¿Qué ocurrió con el pacto territorial?
Nuestra Constitución nació bajo el signo de la ambivalencia. Queriendo abrazar a todos, no decidió de forma tajante por nadie. Salvo en el establecimiento inequívoco de la monarquía, la ambigüedad recorrió casi todos sus postu- lados. En el modelo territorial dejó una huella bien marcada; no solo porque renunció a introducir en su articulado el mapa definitivo de las autonomías, sino también, y sobre todo, por la caracterización que, de entrada, y por principio, hace a este respecto de nuestro país.

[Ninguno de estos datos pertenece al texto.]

<file path="config.mk">
export PLATFORM = sky130hd
export DESIGN_NAME = ahb_master
export DESIGN_NICKNAME = d
export VERILOG_FILES = /design/src/rtl/ahb_master.sv
export SDC_FILE = /design/constraint.sdc
export NUM_CORES = 1
export LEC_CHECK = 0
export ABC_AREA = 0
export ABC_CLOCK_PERIOD_IN_PS = 1300
export BUFFER_PORTS_ARGS = -buffer_cell sky130_fd_sc_hd__buf_2
export CELL_PAD_IN_SITES_DETAIL_PLACEMENT = 1
export CELL_PAD_IN_SITES_GLOBAL_PLACEMENT = 2
export CORE_ASPECT_RATIO = 0.75
export CORE_MARGIN = 3
export CORE_UTILIZATION = 24
export DETAILED_ROUTE_END_ITERATION = 12
export PLACE_DENSITY = 0.86
export SYNTH_ARGS = -nofsm -noshare
export SYNTH_HDL_FRONTEND = slang
export SYNTH_SLANG_ARGS = --single-unit
</file>
<file path="constraint.sdc">
create_clock -name HCLK -period 1.3 [get_ports HCLK]
set_input_delay 0.065 -clock HCLK [delete_from_list [all_inputs] [get_ports HCLK]]
set_output_delay 0.065 -clock HCLK [all_outputs]
set_load 0.005 [all_outputs]
</file>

Es cosa sabida. Su artículo segundo –dicen que por imposición militar– afirma “la indisoluble unidad de la Nación española, patria común e indivisible de todos los españoles”, pero al mismo tiempo reconoce una pluralidad de “nacionalidades y regiones” con derecho a la autonomía. Desde su mismo pórtico, conviven en ella una suerte de exclamación mononacional con el reconocimiento de una muy particular, por asimétrica, pluralidad.

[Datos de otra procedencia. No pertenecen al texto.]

`config.mk`:
```
export PLATFORM = sky130hd
export DESIGN_NAME = mpu_acc_writeback_flat
export DESIGN_NICKNAME = d
export VERILOG_FILES = /design/src/rtl/mpu_pkg.sv /design/src/rtl/mpu_acc_writeback_if.sv /design/src/rtl/acc_requant.sv /design/src/rtl/mpu_acc_writeback.sv /design/src/flat_wrapper.sv
export SDC_FILE = /design/constraint.sdc
export NUM_CORES = 1
export LEC_CHECK = 0
export CAP_MARGIN = 20
export CORE_MARGIN = 2
export CORE_UTILIZATION = 50
export CTS_CLUSTER_SIZE = 25
export DETAILED_ROUTE_END_ITERATION = 16
export GPL_TIMING_DRIVEN = 0
export PLACE_DENSITY = 0.81
export SYNTH_ARGS = -nofsm -noshare
export SYNTH_HDL_FRONTEND = slang
export SYNTH_SLANG_ARGS = --single-unit
```
`constraint.sdc`:
```
create_clock -name clk -period 9.3 [get_ports clk]
set_input_delay 0.93 -clock clk [delete_from_list [all_inputs] [get_ports clk]]
set_output_delay 0.93 -clock clk [all_outputs]
set_load 0.05 [all_outputs]
```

Ambas dimensiones cuentan con despliegue constitucional. La España monocolor se proyecta sobre nuestro Senado y está presente en la intangibilidad de la división provincial. La propia norma fundamental diseña, para el medio plazo, un posible horizonte de homogeneidad competencial de todas las comunidades.
Uniformidad y pluralismo
Sin embargo, junto a estas vetas de uniformidad encontramos trazas pluralistas con cierto eco federal. La Constitución realza aquellos territorios que plebiscitaron afirmativamente sus proyectos de estatuto de autonomía durante la II República. Era la pista para distinguir las nacionalidades de las simples regiones. Pese a su lenguaje abstracto, la carta del 78 quería afrontar el encaje de Catalunya y el País Vasco. El acceso automático de estas naciones a la autonomía más elevada quedó expedito. Y sus estatutos tuvieron la condición especial de una norma pactada entre sus representantes y los del Estado central.

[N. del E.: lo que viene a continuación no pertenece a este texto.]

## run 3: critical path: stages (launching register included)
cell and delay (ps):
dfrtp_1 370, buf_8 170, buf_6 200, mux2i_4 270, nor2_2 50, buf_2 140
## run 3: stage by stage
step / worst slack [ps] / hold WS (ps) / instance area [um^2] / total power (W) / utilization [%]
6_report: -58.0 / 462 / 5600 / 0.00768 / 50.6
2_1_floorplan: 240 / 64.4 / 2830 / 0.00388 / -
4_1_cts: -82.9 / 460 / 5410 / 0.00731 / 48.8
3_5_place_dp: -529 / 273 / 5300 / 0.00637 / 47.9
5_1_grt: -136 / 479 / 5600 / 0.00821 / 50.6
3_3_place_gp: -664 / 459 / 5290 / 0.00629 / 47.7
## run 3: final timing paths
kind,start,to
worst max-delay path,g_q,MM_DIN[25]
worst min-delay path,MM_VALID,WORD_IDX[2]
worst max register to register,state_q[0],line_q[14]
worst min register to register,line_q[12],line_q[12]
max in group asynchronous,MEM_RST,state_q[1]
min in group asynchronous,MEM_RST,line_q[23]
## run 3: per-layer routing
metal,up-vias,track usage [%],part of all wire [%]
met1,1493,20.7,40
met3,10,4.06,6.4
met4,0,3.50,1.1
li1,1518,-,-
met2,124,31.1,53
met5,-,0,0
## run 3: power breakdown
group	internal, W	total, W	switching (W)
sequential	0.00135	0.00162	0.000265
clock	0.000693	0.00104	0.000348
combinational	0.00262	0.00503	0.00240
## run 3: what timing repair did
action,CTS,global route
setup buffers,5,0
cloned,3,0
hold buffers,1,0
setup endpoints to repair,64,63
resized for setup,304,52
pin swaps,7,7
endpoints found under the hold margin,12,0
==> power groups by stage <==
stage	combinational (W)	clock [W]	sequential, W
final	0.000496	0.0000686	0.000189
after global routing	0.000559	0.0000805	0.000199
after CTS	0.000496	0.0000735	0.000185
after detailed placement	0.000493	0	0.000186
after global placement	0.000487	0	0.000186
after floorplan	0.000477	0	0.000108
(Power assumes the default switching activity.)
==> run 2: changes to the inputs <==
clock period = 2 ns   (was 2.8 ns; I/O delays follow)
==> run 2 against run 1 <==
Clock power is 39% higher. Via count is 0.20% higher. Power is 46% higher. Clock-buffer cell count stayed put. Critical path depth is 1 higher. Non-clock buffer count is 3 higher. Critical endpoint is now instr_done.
### src/rtl/wb_commit_tracer.sv
// Commit trace buffer: captures one record per retired instruction from the WB stage
// into a first-word-fall-through FIFO drained over a valid/ready port; overflow is sticky and counted.
module wb_commit_tracer #(
    parameter int DEPTH  = 8,
    parameter int SEQ_W  = 32,
    parameter int DROP_W = 16
) (
    input  logic                       clk,
    input  logic                       reset,
    input  logic                       wb_valid,
    input  logic [31:0]                wb_instr,
    input  logic [4:0]                 wb_rd,
    input  logic                       wb_regwrite,
    input  logic [31:0]                wb_result,
    input  logic                       trace_clr,
    output logic                       trace_valid,
    input  logic                       trace_ready,
    output logic [31:0]                trace_instr,
    output logic [4:0]                 trace_rd,
    output logic                       trace_we,
    output logic [31:0]                trace_wdata,
    output logic [SEQ_W-1:0]           trace_seq,
    output logic [$clog2(DEPTH):0]     fifo_count,
    output logic                       overflow,
    output logic [DROP_W-1:0]          drop_count
);
    localparam int PTR_W = $clog2(DEPTH);
    localparam int CNT_W = PTR_W + 1;

    logic [31:0]      instr_mem_q [DEPTH];
    logic [4:0]       rd_mem_q    [DEPTH];
    logic             we_mem_q    [DEPTH];
    logic [31:0]      wdata_mem_q [DEPTH];
    logic [SEQ_W-1:0] seq_mem_q   [DEPTH];

    logic [PTR_W-1:0]  wr_ptr_q, wr_ptr_d;
    logic [PTR_W-1:0]  rd_ptr_q, rd_ptr_d;
    logic [CNT_W-1:0]  count_q, count_d;
    logic [SEQ_W-1:0]  seq_q, seq_d;
    logic              overflow_q, overflow_d;
    logic [DROP_W-1:0] drop_q, drop_d;

    logic full_s, pop_s, push_s, drop_s, rec_we_s;

    // Next-state for pointers, occupancy, sequence and overflow accounting
    always_comb begin
        full_s     = (count_q == CNT_W'(DEPTH));
        pop_s      = (count_q != '0) && trace_ready;
        push_s     = wb_valid && !trace_clr && (!full_s || pop_s);
        drop_s     = wb_valid && !trace_clr && full_s && !pop_s;
        rec_we_s   = wb_regwrite && (wb_rd != 5'd0);
        wr_ptr_d   = wr_ptr_q;
        rd_ptr_d   = rd_ptr_q;
        count_d    = count_q;
        overflow_d = overflow_q;
        drop_d     = drop_q;
        // Every retiring instruction consumes a sequence number, even when lost
        seq_d      = wb_valid ? (seq_q + SEQ_W'(1)) : seq_q;
        if (trace_clr) begin
            wr_ptr_d = '0;
            rd_ptr_d = '0;
            count_d  = '0;
        end else begin
            if (push_s) begin
                wr_ptr_d = wr_ptr_q + PTR_W'(1);
            end else begin
                wr_ptr_d = wr_ptr_q;
            end
            if (pop_s) begin
                rd_ptr_d = rd_ptr_q + PTR_W'(1);
            end else begin
                rd_ptr_d = rd_ptr_q;
            end
            case ({push_s, pop_s})
                2'b10:   count_d = count_q + CNT_W'(1);
                2'b01:   count_d = count_q - CNT_W'(1);
                default: count_d = count_q;
            endcase
        end
        if (drop_s) begin
            overflow_d = 1'b1;
            drop_d     = (drop_q == {DROP_W{1'b1}}) ? drop_q : (drop_q + DROP_W'(1));
        end else begin
            overflow_d = overflow_q;
            drop_d     = drop_q;
        end
    end

    // Control state registers with synchronous reset
    always_ff @(posedge clk) begin
        if (reset) begin
            wr_ptr_q   <= '0;
            rd_ptr_q   <= '0;
            count_q    <= '0;
            seq_q      <= '0;
            overflow_q <= 1'b0;
            drop_q     <= '0;
        end else begin
            wr_ptr_q   <= wr_ptr_d;
            rd_ptr_q   <= rd_ptr_d;
            count_q    <= count_d;
            seq_q      <= seq_d;
            overflow_q <= overflow_d;
            drop_q     <= drop_d;
        end
    end

    // Record storage; stale contents are never visible because outputs are masked when empty
    always_ff @(posedge clk) begin
        if (!reset && push_s) begin
            instr_mem_q[wr_ptr_q] <= wb_instr;
            rd_mem_q[wr_ptr_q]    <= rec_we_s ? wb_rd : 5'd0;
            we_mem_q[wr_ptr_q]    <= rec_we_s;
            wdata_mem_q[wr_ptr_q] <= rec_we_s ? wb_result : 32'd0;
            seq_mem_q[wr_ptr_q]   <= seq_q;
        end
    end

    // Head presentation, driven only from registered state
    always_comb begin
        trace_valid = (count_q != '0);
        if (trace_valid) begin
            trace_instr = instr_mem_q[rd_ptr_q];
            trace_rd    = rd_mem_q[rd_ptr_q];
            trace_we    = we_mem_q[rd_ptr_q];
            trace_wdata = wdata_mem_q[rd_ptr_q];
            trace_seq   = seq_mem_q[rd_ptr_q];
        end else begin
            trace_instr = 32'd0;
            trace_rd    = 5'd0;
            trace_we    = 1'b0;
            trace_wdata = 32'd0;
            trace_seq   = '0;
        end
    end

    assign fifo_count = count_q;
    assign overflow   = overflow_q;
    assign drop_count = drop_q;

endmodule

La Constitución, declarando la igualdad entre los ciudadanos, y afirmando la solidaridad entre territorios, no impuso la simetría entre ellos. Reconoció, por el contrario, su profunda diversidad.
Harina de otro costal ha sido el desarrollo de sus preceptos y principios. Aquí ha ganado la geometría de la uniformidad. La alusión a las naciones presentes en el país no es que se haya disuelto: se ha banalizado, por su interesada generalización, tras la última ronda de reforma estatutaria. Por eso los partidos que se proclaman constitucionalistas invocan a día de hoy una Constitución mutada, extraña a su complexión originaria. Y cuando la utilizan como ariete para excluir a amplias minorías sociales faltan clamorosamente al espíritu conciliador de la transición que dicen encarnar.
Si aún cabe encontrar claves de relajación del actual contencioso territorial en nuestra norma fundamental es precisamente a costa de repristinar sus intenciones. Sobre todo la de reconocer la plurinacionalidad, pero también la de dar cabida en sus principios a todas las sensibilidades en presencia.
En el desarrollo de la Constitución ha ganado la geometría de la uniformidad
Este propósito ecuménico conduce, sin embargo, a la necesidad de una profunda revisión constitucional. Solo a su través cabe incorporar la extendida reclamación del derecho de autodeterminación. Y para tal reforma a fondo no vale el procedimiento previsto en la Constitución, que no concede espacio al criterio de las naciones en cuanto tales.
Hay, pues, que retocarla hasta en su regulación de la reforma. La dificultad es evidente, pero su necesidad, de no mediar rectificación independentista, no resulta menos ostensible. Si no se encara a tiempo, agravaremos el divorcio presente, abono del centralismo más agresivo, que nos aboca a seguir desnaturalizando nuestra Constitución o a sufrir salidas situadas ya a sus afueras.